**Extracted entries:**
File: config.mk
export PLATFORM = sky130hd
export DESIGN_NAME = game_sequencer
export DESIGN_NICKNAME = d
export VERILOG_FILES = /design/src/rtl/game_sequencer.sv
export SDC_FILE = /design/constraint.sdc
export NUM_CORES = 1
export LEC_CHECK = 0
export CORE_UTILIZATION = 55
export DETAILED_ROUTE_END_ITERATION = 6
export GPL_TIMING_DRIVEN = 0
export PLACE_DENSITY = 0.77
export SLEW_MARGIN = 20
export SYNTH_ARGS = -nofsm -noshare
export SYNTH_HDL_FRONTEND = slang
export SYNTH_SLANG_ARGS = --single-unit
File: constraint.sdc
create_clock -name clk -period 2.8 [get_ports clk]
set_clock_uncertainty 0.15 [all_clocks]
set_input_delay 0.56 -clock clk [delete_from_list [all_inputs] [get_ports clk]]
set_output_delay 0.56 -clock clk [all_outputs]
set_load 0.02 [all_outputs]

**Work task:** Transcribe the listing above line for line, from the first line to the line containing "export SLEW_MARGIN = 20", inclusive, with no other lines.

**Reply:**
File: config.mk
export PLATFORM = sky130hd
export DESIGN_NAME = game_sequencer
export DESIGN_NICKNAME = d
export VERILOG_FILES = /design/src/rtl/game_sequencer.sv
export SDC_FILE = /design/constraint.sdc
export NUM_CORES = 1
export LEC_CHECK = 0
export CORE_UTILIZATION = 55
export DETAILED_ROUTE_END_ITERATION = 6
export GPL_TIMING_DRIVEN = 0
export PLACE_DENSITY = 0.77
export SLEW_MARGIN = 20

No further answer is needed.